Highly reusable space transportation system study

Abstract

To significantly increase demand for launch services by stimulating existing and planned markets as well as enabling new markets, the cost to orbit needs to be reduced a factor of ten below projected Reusable Launch Vehicle (RLV) goals. This will place the recurring operations cost around $200 per payload pound to low earth orbit (LEO). Methods for reducing the cost include: increasing relative vehicle performance, increasing vehicle reusability, and decreasing recurring operations. A study was conducted for NASA in support of its Highly Reusable Space Transportation (HRST) initiative to identify for further assessment and development, those launch strategies that hold the greatest potential with respect to meeting this goal. During this study a number of candidate strategies were evaluated associated with access to space. Both technical and cost trades were performed, and concluded that there are two airbreathing propulsion concepts utilizing launch assist that appear promising in achieving the HRST-cost goals. These concepts employ both turbine based combine cycle (TBCC) and rocket based combine cycle (RBCC) propulsion systems. The launch assist selected uses electromagnetic propulsion and a guideway to provide both delta velocity and altitude.
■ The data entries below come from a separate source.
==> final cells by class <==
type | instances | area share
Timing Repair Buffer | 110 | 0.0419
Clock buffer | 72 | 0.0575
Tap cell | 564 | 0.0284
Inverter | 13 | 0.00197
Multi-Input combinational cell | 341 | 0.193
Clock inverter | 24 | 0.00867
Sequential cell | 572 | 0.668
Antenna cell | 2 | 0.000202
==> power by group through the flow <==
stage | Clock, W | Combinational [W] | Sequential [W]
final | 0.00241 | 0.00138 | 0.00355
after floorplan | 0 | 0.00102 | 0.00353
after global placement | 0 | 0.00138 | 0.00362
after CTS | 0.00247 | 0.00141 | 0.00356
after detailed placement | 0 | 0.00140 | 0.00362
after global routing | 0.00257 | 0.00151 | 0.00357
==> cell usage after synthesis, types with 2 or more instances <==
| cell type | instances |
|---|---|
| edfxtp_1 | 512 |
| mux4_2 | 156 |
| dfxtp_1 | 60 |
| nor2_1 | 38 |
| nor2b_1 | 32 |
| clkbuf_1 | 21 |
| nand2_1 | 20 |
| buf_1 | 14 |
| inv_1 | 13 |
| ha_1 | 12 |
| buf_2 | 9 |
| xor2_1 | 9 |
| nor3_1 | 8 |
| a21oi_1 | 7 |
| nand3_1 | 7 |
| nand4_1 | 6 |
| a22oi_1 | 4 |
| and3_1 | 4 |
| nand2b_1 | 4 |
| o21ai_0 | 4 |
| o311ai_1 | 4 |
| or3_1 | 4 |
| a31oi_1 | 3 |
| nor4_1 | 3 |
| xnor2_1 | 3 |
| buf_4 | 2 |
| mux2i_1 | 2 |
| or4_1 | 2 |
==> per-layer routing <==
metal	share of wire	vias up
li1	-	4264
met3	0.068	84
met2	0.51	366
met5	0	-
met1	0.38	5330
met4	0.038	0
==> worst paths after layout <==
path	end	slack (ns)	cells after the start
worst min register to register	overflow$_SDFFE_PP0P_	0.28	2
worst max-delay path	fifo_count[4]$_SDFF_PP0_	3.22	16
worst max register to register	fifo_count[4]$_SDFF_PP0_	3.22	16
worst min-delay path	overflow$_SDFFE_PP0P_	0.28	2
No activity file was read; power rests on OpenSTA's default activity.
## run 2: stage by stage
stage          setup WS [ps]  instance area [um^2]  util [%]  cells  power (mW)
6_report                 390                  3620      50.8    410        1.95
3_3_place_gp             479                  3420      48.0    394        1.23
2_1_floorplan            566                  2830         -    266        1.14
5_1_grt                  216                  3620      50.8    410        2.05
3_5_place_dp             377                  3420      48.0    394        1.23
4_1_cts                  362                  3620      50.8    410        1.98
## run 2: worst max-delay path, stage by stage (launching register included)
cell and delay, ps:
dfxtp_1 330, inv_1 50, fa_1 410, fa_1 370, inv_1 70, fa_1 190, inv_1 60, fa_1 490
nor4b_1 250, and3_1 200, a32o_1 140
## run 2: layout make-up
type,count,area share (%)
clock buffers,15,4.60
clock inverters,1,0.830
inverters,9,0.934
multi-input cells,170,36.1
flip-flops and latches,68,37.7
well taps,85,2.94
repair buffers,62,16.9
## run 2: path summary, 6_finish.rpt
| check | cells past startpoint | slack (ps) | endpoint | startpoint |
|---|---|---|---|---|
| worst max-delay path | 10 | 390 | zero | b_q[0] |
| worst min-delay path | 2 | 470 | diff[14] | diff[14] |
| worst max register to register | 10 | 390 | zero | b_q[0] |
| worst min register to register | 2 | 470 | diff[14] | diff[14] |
--- config.mk ---
export PLATFORM = sky130hd
export DESIGN_NAME = soc_uart_bus_master
export DESIGN_NICKNAME = d
export VERILOG_FILES = /design/src/rtl/soc_bus_pkg.sv /design/src/rtl/soc_uart_bus_master.sv
export SDC_FILE = /design/constraint.sdc
export NUM_CORES = 1
export LEC_CHECK = 0
export CORE_MARGIN = 1.5
export CORE_UTILIZATION = 50
export DETAILED_ROUTE_END_ITERATION = 12
export GPL_ROUTABILITY_DRIVEN = 1
export PLACE_DENSITY = 0.81
export SLEW_MARGIN = 20
export SYNTH_ARGS = -nofsm -noshare
export SYNTH_HDL_FRONTEND = slang
export SYNTH_SLANG_ARGS = --single-unit
--- constraint.sdc ---
create_clock -name clk -period 2.1 [get_ports clk]
set_input_delay 0.315 -clock clk [delete_from_list [all_inputs] [get_ports clk]]
set_output_delay 0.315 -clock clk [all_outputs]
set_load 0.01 [all_outputs]
[src/rtl/intersection_if.sv]
// Signal bundle between the intersection phase sequencer and its sensors and lamp drivers.
// The controller connects through the master modport.
interface intersection_if;
   logic       side_req;
   logic       ped_req;
   logic       main_red;
   logic       main_ora;
   logic       main_gre;
   logic       side_red;
   logic       side_ora;
   logic       side_gre;
   logic       walk;
   logic [2:0] phase;

   modport master (
      input  side_req, ped_req,
      output main_red, main_ora, main_gre, side_red, side_ora, side_gre, walk, phase
   );

   modport slave (
      output side_req, ped_req,
      input  main_red, main_ora, main_gre, side_red, side_ora, side_gre, walk, phase
   );
endinterface

[src/rtl/intersection_ctrl.sv]
// Two-way intersection phase sequencer. Main street rests on green; latched side-street and
// pedestrian requests pull it through orange and all-red clearance into the served phase.
// Optional pedestrian logic is enabled by defining INTERSECTION_PED_EN.
module intersection_ctrl #(
   parameter int unsigned RED_CLR  = 2,
   parameter int unsigned MAIN_GRN = 12,
   parameter int unsigned MAIN_ORA = 3,
   parameter int unsigned SIDE_GRN = 9,
   parameter int unsigned SIDE_ORA = 3,
   parameter int unsigned WALK_T   = 6
) (
   input logic            clk,
   input logic            rst_n,
   intersection_if.master bus
);

   typedef enum logic [2:0] {
      StMainG = 3'd0,
      StMainO = 3'd1,
      StAllR1 = 3'd2,
      StSideG = 3'd3,
      StSideO = 3'd4,
      StAllR2 = 3'd5,
      StWalk  = 3'd6
   } state_e;

   // Last timer value of each phase; the phase ends on the edge that sees it.
   localparam logic [5:0] RedLast     = 6'(RED_CLR - 1);
   localparam logic [5:0] MainGrnLast = 6'(MAIN_GRN - 1);
   localparam logic [5:0] MainOraLast = 6'(MAIN_ORA - 1);
   localparam logic [5:0] SideGrnLast = 6'(SIDE_GRN - 1);
   localparam logic [5:0] SideOraLast = 6'(SIDE_ORA - 1);
   localparam logic [5:0] WalkLast    = 6'(WALK_T - 1);

   // Lamp vector order: {main_red, main_ora, main_gre, side_red, side_ora, side_gre, walk}
   localparam logic [6:0] LampsAllRed = 7'b100_100_0;

   state_e     state_q, state_d;
   logic [5:0] timer_q, timer_d;
   logic       side_pend_q, side_pend_d;
   logic [6:0] lamps_q, lamps_d;
   logic       enter_side;
   logic       ped_pend_q;
   logic       ped_hit;

`ifdef INTERSECTION_PED_EN
   logic ped_pend_d;
   logic enter_walk;

   // A live button press counts at the MAIN_G exit edge, so late requests see no extra delay.
   assign ped_hit    = ped_pend_q | bus.ped_req;
   assign enter_walk = (state_d == StWalk) && (state_q != StWalk);
   assign ped_pend_d = bus.ped_req | (ped_pend_q & ~enter_walk);

   // Pedestrian request latch.
   always_ff @(posedge clk or negedge rst_n) begin
      if (!rst_n) ped_pend_q <= 1'b0;
      else        ped_pend_q <= ped_pend_d;
   end
`else
   logic       unused_ped_req;
   logic [5:0] unused_walk_last;

   assign ped_pend_q       = 1'b0;
   assign ped_hit          = 1'b0;
   assign unused_ped_req   = bus.ped_req;
   assign unused_walk_last = WalkLast;
`endif

   assign enter_side  = (state_d == StSideG) && (state_q != StSideG);
   // Set wins over clear when a request coincides with the SIDE_G entry edge.
   assign side_pend_d = bus.side_req | (side_pend_q & ~enter_side);

   // Next-state selection; any unused code recovers to all-red clearance.
   always_comb begin
      state_d = state_q;
      case (state_q)
         StMainG: begin
            if (timer_q >= MainGrnLast && (side_pend_q || bus.side_req || ped_hit)) begin
               state_d = StMainO;
            end
         end
         StMainO: if (timer_q == MainOraLast) state_d = StAllR1;
         StAllR1: begin
            if (timer_q == RedLast) state_d = (side_pend_q || !ped_pend_q) ? StSideG : StWalk;
         end
         StSideG: if (timer_q == SideGrnLast) state_d = StSideO;
         StSideO: if (timer_q == SideOraLast) state_d = StAllR2;
         StAllR2: if (timer_q == RedLast) state_d = ped_pend_q ? StWalk : StMainG;
`ifdef INTERSECTION_PED_EN
         StWalk:  if (timer_q == WalkLast) state_d = StMainG;
`endif
         default: state_d = StAllR2;
      endcase
   end

   // Per-state timer: restarts on entry, saturates rather than wrapping.
   always_comb begin
      timer_d = timer_q + 6'd1;
      if (state_d != state_q)    timer_d = '0;
      else if (timer_q == 6'd63) timer_d = timer_q;
   end

   // Lamp pattern for the state being entered, so lamps switch on the same edge as phase.
   always_comb begin
      lamps_d = LampsAllRed;
      case (state_d)
         StMainG: lamps_d = 7'b001_100_0;
         StMainO: lamps_d = 7'b010_100_0;
         StSideG: lamps_d = 7'b100_001_0;
         StSideO: lamps_d = 7'b100_010_0;
`ifdef INTERSECTION_PED_EN
         StWalk:  lamps_d = 7'b100_100_1;
`endif
         default: lamps_d = LampsAllRed;
      endcase
   end

   // State, timer, side latch and lamp registers.
   always_ff @(posedge clk or negedge rst_n) begin
      if (!rst_n) begin
         state_q     <= StAllR2;
         timer_q     <= '0;
         side_pend_q <= 1'b0;
         lamps_q     <= LampsAllRed;
      end else begin
         state_q     <= state_d;
         timer_q     <= timer_d;
         side_pend_q <= side_pend_d;
         lamps_q     <= lamps_d;
      end
   end

   assign bus.main_red = lamps_q[6];
   assign bus.main_ora = lamps_q[5];
   assign bus.main_gre = lamps_q[4];
   assign bus.side_red = lamps_q[3];
   assign bus.side_ora = lamps_q[2];
   assign bus.side_gre = lamps_q[1];
   assign bus.walk     = lamps_q[0];
   assign bus.phase    = state_q;

endmodule

[src/flat_wrapper.sv]
// flat-port wrapper written by rule: the top's interface ports become plain ports
module intersection_ctrl_flat 
#(
   parameter int unsigned RED_CLR  = 2,
   parameter int unsigned MAIN_GRN = 12,
   parameter int unsigned MAIN_ORA = 3,
   parameter int unsigned SIDE_GRN = 9,
   parameter int unsigned SIDE_ORA = 3,
   parameter int unsigned WALK_T   = 6
)
  (clk, rst_n, bus_side_req, bus_ped_req, bus_main_red, bus_main_ora, bus_main_gre, bus_side_red, bus_side_ora, bus_side_gre, bus_walk, bus_phase);
  intersection_if bus_i ();
  input logic clk;
  input logic rst_n;
  input wire logic [$bits(bus_i.side_req)-1:0] bus_side_req;
  input wire logic [$bits(bus_i.ped_req)-1:0] bus_ped_req;
  output wire logic [$bits(bus_i.main_red)-1:0] bus_main_red;
  output wire logic [$bits(bus_i.main_ora)-1:0] bus_main_ora;
  output wire logic [$bits(bus_i.main_gre)-1:0] bus_main_gre;
  output wire logic [$bits(bus_i.side_red)-1:0] bus_side_red;
  output wire logic [$bits(bus_i.side_ora)-1:0] bus_side_ora;
  output wire logic [$bits(bus_i.side_gre)-1:0] bus_side_gre;
  output wire logic [$bits(bus_i.walk)-1:0] bus_walk;
  output wire logic [$bits(bus_i.phase)-1:0] bus_phase;
  assign bus_i.side_req = bus_side_req;
  assign bus_i.ped_req = bus_ped_req;
  assign bus_main_red = bus_i.main_red;
  assign bus_main_ora = bus_i.main_ora;
  assign bus_main_gre = bus_i.main_gre;
  assign bus_side_red = bus_i.side_red;
  assign bus_side_ora = bus_i.side_ora;
  assign bus_side_gre = bus_i.side_gre;
  assign bus_walk = bus_i.walk;
  assign bus_phase = bus_i.phase;
  intersection_ctrl #(.RED_CLR(RED_CLR), .MAIN_GRN(MAIN_GRN), .MAIN_ORA(MAIN_ORA), .SIDE_GRN(SIDE_GRN), .SIDE_ORA(SIDE_ORA), .WALK_T(WALK_T)) u_core (.clk(clk), .rst_n(rst_n), .bus(bus_i));
endmodule
[config.mk]
export PLATFORM = sky130hd
export DESIGN_NAME = intersection_ctrl_flat
export DESIGN_NICKNAME = d
export VERILOG_FILES = /design/src/rtl/intersection_if.sv /design/src/rtl/intersection_ctrl.sv /design/src/flat_wrapper.sv
export SDC_FILE = /design/constraint.sdc
export NUM_CORES = 1
export LEC_CHECK = 0
export BUFFER_PORTS_ARGS = -buffer_cell sky130_fd_sc_hd__buf_2
export CAP_MARGIN = 10
export CORE_MARGIN = 2
export CORE_UTILIZATION = 39
export CTS_CLUSTER_DIAMETER = 40
export DETAILED_ROUTE_END_ITERATION = 8
export GPL_TIMING_DRIVEN = 0
export PLACE_DENSITY = 0.6
export SLEW_MARGIN = 20
export SYNTH_ARGS = -nofsm -noshare
export SYNTH_HDL_FRONTEND = slang
export SYNTH_SLANG_ARGS = --single-unit
[constraint.sdc]
create_clock -name clk -period 2.16 [get_ports clk]
set_clock_uncertainty 0.1 [all_clocks]
set_input_delay 0.432 -clock clk [delete_from_list [all_inputs] [get_ports clk]]
set_output_delay 0.432 -clock clk [all_outputs]
set_load 0.05 [all_outputs]
**Word-level counts from Yosys, hierarchy flattened**

Cells that the tools add are included.

- Flip-flop bits (word level): 17
- Input bits: 4
- Output and inout bits: 10
- Word-level logic and storage cells: 39

- Add/sub/neg operators: 1
- Magnitude comparators: 1
- Eq/ne operators: 15
- Multiplexer cells: 10
- Bitwise gates (word level): 3
- Reductions and logical operators: 5

Operators with widths:

| cell | number |
|---|---|
| 7-bit case mux with 4 select lines | 1 |
| 3-bit 2-to-1 mux | 6 |
| 3-bit case mux with 6 select lines | 1 |
| 6-bit 2-to-1 mux | 2 |
| 3-bit by 2-bit equality test with 1-bit output (second input constant) | 3 |
| 3-bit equality test (second input constant) | 3 |
| 6-bit by 1-bit adder with 6-bit output (second input constant) | 1 |
| 3-bit by 1-bit equality test with 1-bit output (second input constant) | 2 |
| 6-bit by 1-bit equality test with 1-bit output (second input constant) | 1 |
| 6-bit by 2-bit equality test with 1-bit output (second input constant) | 1 |
| 6-bit by 4-bit equality test with 1-bit output (second input constant) | 1 |
| 6-bit equality test (second input constant) | 1 |
| 6-bit by 4-bit >= comparator with 1-bit output (second input constant) | 1 |
| 3-bit logical NOT | 2 |
| 3-bit by 2-bit != test with 1-bit output (second input constant) | 1 |
| 3-bit != test | 1 |
| 1-bit logical AND | 2 |
| 2-bit by 1-bit != test with 1-bit output (second input constant) | 1 |
| 1-bit AND | 1 |
| 1-bit logical OR | 1 |
| 1-bit inverter | 1 |
| 1-bit bitwise OR | 1 |

**Longest topological paths before layout**

- Depth in word-level cells: 9
- Gate-level depth with buffers: 6
- Mapped depth without buffers: 6

**Least setup slack after synthesis**

No wires, ideal clock.

- Path kind: register -> register
- Start: register u_core.state_q[1] (netlist: u_core.bus.phase[1])
- End: register u_core.timer_q[3]
- Library setup time: 0.144 ns
- Arrival time: 1.831 ns
- Required time: 1.916 ns
- Path slack: 0.085 ns
- Cell stages (with the launch flop): 6
- Cell sequence: dfrtp_1 > buf_2 > or2_2 > a2111oi_0 > a211o_1 > a22oi_1

- Cells in the longest elaborated chain, start to end: 4
- Elaborated cells on any way between the ends: 16
- Those cells by class: eq/ne (7); mux (8); reduce/logical (1)

RTL lines:

| what | line | RTL |
|---|---|---|
| start, declared | intersection_ctrl.sv:38 | `state_e state_q, state_d;` |
| start signal, assigned | intersection_ctrl.sv:122 | `state_q <= StAllR2;` |
| start signal, assigned | intersection_ctrl.sv:127 | `state_q <= state_d;` |
| 3-bit equality test, or another cell as far along | intersection_ctrl.sv:77 | `case (state_q)` |
| 3-bit case mux with 6 select lines | intersection_ctrl.sv:77 |  |
| 3-bit != test * | intersection_ctrl.sv:100 | `if (state_d != state_q) timer_d = '0;` |
| 2-bit by 1-bit != test with 1-bit output (no source line) or 6-bit 2-to-1 mux (tied branches) | -- |  |
| end signal, assigned | intersection_ctrl.sv:128 | `timer_q <= timer_d;` |
| end, declared | intersection_ctrl.sv:39 | `logic [5:0] timer_q, timer_d;` |

Every way passes the cells marked *; elsewhere a longest branch is shown, timed or not.
A chain may end at the register's enable or synchronous reset.

**Final worst setup path**

- Start: register u_core.timer_q[0]
- End: register u_core.timer_q[3]

- Cells in the longest elaborated chain, start to end: 6
- Elaborated cells on any way between the ends: 18
- Those cells by class: add/sub (1); order compare (1); eq/ne (6); mux (9); reduce/logical (1)

RTL lines:

| what | line | RTL |
|---|---|---|
| 6-bit by 4-bit >= comparator with 1-bit output | intersection_ctrl.sv:79 | `if (timer_q >= MainGrnLast && (side_pend_q \|\| bus.side_req \|\| ped_hit)) begin` |
| 1-bit logical AND | intersection_ctrl.sv:79 |  |
| 3-bit 2-to-1 mux | intersection_ctrl.sv:79 |  |
| 3-bit case mux with 6 select lines | intersection_ctrl.sv:77 |  |
| 3-bit != test | intersection_ctrl.sv:100 |  |
| 2-bit by 1-bit != test with 1-bit output (no source line) or 6-bit 2-to-1 mux (tied branches) | -- |  |

Parallel ways exist; a longest one is shown, timed or not. The select of a mux whose other input is x is not followed.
A first order investigation of system level requirements associated with HRST launch assist for a magnetically launched vehicle including guideway concept and requirements as well as magnetic levitation and propulsion concepts and requirements were also conducted. This study concluded that the HRST goals of total recurring operations cost of $200 per payload pound to Low Earth Orbit based on a ten year operational period were feasible if the required technology was matured. The most promising concept to achieve these goals is based on a RBCC powered vehicle with electromagnetic launch assist.